Saved data entries:
_ _ _ _

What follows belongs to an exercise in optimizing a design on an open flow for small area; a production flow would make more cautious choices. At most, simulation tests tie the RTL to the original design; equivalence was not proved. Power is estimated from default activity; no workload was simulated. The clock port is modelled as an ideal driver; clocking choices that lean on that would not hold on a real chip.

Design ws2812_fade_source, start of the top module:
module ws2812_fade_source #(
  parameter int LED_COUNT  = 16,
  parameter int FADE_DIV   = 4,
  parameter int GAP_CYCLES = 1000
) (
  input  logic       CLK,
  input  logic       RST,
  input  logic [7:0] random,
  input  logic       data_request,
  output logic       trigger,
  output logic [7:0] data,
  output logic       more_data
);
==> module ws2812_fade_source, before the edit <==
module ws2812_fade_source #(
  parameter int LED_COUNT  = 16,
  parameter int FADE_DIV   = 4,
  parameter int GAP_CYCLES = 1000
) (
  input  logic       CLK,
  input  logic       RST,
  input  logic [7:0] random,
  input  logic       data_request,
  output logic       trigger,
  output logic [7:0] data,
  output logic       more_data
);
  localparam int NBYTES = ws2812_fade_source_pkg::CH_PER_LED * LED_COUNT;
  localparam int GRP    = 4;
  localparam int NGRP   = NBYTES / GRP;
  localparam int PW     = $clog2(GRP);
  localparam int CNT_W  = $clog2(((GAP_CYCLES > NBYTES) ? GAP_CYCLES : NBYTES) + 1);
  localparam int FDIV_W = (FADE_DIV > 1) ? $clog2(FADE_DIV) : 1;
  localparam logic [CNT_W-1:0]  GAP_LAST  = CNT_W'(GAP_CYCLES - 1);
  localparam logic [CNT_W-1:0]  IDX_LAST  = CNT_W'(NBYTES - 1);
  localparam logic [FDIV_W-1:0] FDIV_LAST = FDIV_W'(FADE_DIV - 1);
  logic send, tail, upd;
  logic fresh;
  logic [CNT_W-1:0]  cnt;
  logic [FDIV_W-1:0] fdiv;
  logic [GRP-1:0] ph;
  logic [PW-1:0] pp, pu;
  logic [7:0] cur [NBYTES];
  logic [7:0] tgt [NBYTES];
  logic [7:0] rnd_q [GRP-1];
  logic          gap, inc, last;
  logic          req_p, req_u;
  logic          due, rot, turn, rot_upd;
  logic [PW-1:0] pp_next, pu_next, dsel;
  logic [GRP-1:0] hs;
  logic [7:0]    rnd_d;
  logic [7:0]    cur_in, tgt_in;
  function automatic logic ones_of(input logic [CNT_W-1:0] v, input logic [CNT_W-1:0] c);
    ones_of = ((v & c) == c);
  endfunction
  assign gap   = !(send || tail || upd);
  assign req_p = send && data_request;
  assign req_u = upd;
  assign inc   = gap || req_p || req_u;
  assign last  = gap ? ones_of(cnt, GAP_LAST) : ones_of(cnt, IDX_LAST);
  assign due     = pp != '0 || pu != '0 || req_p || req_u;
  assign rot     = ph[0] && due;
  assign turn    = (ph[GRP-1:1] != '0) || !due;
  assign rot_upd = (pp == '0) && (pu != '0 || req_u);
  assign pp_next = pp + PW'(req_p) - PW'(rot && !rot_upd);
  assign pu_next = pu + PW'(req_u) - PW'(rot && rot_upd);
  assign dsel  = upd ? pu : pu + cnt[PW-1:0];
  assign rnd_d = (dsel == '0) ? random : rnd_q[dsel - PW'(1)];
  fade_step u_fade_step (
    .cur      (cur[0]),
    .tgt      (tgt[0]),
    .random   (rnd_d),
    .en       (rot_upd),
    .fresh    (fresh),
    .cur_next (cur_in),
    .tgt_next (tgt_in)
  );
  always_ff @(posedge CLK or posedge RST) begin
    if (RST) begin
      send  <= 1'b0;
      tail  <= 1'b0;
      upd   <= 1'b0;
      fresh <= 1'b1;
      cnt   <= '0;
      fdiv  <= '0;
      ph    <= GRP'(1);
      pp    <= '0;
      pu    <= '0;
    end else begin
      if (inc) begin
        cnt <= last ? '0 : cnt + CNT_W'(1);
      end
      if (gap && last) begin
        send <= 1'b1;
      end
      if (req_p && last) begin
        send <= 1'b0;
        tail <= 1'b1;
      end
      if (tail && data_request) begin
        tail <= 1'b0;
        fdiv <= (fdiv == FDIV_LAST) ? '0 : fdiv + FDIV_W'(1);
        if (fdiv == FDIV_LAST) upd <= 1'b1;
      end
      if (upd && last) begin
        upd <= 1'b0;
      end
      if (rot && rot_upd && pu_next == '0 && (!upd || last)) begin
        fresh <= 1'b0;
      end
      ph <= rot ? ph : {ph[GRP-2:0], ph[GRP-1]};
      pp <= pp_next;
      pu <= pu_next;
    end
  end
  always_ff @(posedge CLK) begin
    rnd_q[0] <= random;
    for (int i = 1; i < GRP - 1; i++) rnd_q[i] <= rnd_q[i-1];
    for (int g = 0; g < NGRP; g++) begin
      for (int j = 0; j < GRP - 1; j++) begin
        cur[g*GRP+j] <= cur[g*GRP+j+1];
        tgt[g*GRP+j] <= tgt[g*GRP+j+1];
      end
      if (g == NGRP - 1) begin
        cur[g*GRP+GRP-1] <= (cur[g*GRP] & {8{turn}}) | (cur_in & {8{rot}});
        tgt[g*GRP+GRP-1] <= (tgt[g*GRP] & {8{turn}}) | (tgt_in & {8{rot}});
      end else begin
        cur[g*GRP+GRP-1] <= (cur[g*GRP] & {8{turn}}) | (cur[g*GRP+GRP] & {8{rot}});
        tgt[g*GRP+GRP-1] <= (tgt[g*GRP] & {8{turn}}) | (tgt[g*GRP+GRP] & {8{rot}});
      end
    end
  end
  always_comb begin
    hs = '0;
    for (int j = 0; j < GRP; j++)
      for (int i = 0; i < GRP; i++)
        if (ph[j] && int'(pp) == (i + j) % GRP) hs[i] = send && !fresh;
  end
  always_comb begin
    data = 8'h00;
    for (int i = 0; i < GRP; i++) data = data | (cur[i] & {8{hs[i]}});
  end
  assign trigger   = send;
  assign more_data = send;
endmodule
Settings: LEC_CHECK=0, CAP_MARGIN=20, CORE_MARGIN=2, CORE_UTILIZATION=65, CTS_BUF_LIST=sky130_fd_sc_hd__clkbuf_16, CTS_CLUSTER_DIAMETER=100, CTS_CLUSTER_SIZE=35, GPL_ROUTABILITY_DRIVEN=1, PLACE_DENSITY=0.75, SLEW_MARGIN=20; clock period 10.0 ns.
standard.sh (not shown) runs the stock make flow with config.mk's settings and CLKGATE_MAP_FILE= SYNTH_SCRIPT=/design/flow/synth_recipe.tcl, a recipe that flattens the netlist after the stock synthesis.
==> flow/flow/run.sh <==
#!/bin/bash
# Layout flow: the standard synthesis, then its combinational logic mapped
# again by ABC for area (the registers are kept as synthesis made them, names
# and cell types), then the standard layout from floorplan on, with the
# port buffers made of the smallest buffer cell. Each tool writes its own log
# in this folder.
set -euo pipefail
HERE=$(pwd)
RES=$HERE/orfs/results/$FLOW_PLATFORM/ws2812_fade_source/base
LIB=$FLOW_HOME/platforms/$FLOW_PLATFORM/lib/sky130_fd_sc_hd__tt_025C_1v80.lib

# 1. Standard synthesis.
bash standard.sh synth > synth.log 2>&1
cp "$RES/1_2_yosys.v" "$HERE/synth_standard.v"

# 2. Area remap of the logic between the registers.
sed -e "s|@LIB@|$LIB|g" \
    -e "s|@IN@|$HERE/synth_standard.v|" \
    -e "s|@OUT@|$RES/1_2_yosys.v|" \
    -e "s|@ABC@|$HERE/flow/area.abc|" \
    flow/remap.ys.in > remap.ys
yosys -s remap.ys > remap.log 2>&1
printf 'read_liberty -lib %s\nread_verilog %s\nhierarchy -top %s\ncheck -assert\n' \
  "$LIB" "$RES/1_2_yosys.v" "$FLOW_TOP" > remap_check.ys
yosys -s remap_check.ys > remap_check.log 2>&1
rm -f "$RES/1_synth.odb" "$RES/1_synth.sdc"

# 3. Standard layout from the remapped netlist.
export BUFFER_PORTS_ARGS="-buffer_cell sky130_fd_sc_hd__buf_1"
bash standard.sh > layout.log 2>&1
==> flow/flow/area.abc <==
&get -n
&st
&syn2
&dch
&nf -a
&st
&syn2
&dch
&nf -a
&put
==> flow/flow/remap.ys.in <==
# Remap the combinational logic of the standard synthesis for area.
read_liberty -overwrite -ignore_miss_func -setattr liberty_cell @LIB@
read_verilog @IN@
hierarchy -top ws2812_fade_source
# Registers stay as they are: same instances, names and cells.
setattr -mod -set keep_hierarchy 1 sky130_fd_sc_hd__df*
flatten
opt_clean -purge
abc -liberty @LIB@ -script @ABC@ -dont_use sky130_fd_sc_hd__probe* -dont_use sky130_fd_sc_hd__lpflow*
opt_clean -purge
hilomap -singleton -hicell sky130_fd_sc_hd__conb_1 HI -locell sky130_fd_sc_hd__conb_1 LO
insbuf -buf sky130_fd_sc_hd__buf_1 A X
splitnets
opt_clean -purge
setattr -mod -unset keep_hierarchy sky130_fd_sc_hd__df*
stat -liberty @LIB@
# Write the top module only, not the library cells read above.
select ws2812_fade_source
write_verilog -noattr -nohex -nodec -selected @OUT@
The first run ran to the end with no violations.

_ _ _ _

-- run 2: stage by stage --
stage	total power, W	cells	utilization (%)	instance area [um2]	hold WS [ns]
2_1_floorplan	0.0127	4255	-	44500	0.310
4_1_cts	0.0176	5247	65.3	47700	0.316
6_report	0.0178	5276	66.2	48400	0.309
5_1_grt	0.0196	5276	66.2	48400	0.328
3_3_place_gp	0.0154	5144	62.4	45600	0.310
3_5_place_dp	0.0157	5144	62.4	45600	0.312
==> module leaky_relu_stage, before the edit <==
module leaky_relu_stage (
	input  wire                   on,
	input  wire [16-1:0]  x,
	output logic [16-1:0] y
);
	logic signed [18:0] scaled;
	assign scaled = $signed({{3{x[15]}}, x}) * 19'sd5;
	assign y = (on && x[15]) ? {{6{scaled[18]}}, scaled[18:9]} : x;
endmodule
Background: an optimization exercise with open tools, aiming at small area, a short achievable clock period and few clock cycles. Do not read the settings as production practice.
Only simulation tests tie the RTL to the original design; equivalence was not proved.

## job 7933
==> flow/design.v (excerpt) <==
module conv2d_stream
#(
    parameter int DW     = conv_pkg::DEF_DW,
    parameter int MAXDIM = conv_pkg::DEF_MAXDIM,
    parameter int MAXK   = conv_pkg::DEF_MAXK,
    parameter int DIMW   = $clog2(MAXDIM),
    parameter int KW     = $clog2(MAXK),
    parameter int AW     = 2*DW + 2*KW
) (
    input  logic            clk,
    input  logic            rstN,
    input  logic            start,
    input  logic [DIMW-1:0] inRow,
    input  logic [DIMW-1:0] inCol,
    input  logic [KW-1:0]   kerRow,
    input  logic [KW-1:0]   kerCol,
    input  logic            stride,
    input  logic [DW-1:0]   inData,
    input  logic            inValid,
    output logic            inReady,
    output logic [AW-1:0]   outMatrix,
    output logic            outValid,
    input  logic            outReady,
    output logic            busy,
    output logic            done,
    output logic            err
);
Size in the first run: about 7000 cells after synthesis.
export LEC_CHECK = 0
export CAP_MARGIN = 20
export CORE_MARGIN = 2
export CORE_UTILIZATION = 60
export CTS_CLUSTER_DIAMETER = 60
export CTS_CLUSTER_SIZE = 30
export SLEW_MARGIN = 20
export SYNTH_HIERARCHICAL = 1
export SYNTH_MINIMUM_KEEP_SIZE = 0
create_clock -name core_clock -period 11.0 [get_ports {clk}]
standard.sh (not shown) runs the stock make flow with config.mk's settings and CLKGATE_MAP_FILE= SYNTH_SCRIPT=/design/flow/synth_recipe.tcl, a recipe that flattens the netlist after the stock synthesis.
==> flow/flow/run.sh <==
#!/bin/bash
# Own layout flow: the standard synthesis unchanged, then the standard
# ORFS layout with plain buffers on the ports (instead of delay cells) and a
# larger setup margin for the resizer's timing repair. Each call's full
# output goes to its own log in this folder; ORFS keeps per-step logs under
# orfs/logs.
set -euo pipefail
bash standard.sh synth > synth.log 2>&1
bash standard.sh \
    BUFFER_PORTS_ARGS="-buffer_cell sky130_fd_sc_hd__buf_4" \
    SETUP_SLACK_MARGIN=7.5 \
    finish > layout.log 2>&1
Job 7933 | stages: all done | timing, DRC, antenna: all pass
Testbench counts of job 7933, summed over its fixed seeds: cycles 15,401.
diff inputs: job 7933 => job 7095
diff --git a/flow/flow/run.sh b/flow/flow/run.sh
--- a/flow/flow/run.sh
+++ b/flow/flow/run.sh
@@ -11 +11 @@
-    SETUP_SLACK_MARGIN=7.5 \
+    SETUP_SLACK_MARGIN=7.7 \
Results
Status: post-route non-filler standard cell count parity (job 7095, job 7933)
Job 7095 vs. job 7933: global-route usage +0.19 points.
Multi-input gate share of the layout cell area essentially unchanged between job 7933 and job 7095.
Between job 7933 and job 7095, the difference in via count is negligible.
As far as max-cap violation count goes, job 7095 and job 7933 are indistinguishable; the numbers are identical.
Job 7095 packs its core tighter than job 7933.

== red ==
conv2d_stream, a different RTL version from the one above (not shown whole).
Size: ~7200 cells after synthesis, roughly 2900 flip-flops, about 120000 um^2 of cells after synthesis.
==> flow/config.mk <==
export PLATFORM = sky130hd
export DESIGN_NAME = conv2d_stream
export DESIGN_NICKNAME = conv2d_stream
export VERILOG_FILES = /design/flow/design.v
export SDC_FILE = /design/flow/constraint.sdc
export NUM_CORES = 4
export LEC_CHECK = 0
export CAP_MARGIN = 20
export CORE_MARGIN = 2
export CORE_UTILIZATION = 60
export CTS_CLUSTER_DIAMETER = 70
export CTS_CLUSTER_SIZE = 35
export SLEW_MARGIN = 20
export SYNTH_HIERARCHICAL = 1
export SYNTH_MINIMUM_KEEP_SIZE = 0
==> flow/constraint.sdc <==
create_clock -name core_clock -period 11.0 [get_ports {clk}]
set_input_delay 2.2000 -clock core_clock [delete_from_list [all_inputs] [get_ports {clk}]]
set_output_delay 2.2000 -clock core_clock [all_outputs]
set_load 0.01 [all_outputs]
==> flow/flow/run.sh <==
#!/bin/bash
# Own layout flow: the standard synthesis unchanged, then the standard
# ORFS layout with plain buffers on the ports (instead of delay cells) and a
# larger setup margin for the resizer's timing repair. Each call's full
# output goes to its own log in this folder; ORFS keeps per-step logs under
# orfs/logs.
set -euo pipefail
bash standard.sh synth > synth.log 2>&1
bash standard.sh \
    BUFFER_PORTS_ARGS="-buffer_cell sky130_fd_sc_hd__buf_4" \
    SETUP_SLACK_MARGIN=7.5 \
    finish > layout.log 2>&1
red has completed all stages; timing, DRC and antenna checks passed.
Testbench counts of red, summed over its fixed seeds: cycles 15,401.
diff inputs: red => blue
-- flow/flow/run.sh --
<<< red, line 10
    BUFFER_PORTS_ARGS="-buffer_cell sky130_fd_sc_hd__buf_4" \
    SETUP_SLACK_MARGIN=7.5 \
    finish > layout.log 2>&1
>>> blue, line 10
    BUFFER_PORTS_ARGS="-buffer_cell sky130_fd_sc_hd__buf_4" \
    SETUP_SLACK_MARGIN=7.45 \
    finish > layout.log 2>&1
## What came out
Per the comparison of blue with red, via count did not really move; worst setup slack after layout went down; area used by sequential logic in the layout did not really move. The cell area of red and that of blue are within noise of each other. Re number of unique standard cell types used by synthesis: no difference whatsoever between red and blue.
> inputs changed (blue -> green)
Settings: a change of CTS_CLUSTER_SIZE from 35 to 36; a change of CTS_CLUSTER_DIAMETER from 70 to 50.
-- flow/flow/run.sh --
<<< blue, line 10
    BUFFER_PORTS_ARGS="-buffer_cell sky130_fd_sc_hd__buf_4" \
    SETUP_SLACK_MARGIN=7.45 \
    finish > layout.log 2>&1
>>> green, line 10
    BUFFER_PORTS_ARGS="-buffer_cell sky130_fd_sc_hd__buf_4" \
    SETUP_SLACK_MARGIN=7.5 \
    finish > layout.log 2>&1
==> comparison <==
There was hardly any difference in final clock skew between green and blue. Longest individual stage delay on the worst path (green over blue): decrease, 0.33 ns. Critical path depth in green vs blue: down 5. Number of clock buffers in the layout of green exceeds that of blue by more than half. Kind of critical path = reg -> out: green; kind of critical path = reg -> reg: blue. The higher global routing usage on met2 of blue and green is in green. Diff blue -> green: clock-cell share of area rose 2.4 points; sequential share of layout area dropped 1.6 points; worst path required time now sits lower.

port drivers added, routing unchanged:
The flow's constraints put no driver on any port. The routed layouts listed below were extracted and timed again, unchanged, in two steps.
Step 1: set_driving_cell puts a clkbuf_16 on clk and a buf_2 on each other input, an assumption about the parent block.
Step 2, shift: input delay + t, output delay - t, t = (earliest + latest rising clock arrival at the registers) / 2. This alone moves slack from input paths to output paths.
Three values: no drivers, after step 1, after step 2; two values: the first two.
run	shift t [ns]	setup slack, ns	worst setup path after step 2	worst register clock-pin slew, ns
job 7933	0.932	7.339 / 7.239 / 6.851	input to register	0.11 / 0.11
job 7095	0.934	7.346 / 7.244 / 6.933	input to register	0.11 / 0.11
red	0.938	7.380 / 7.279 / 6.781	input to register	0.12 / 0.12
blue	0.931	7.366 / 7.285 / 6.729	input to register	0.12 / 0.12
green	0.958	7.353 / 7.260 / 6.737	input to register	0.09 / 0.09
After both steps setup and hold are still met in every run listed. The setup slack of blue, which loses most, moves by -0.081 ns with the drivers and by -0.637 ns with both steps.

_ _ _ _

EXERCISE DIRECTIONS: Note each line of the entries that has "NGRP" in it, and copy those lines.

THE ANSWER:
  localparam int NGRP   = NBYTES / GRP;
    for (int g = 0; g < NGRP; g++) begin
      if (g == NGRP - 1) begin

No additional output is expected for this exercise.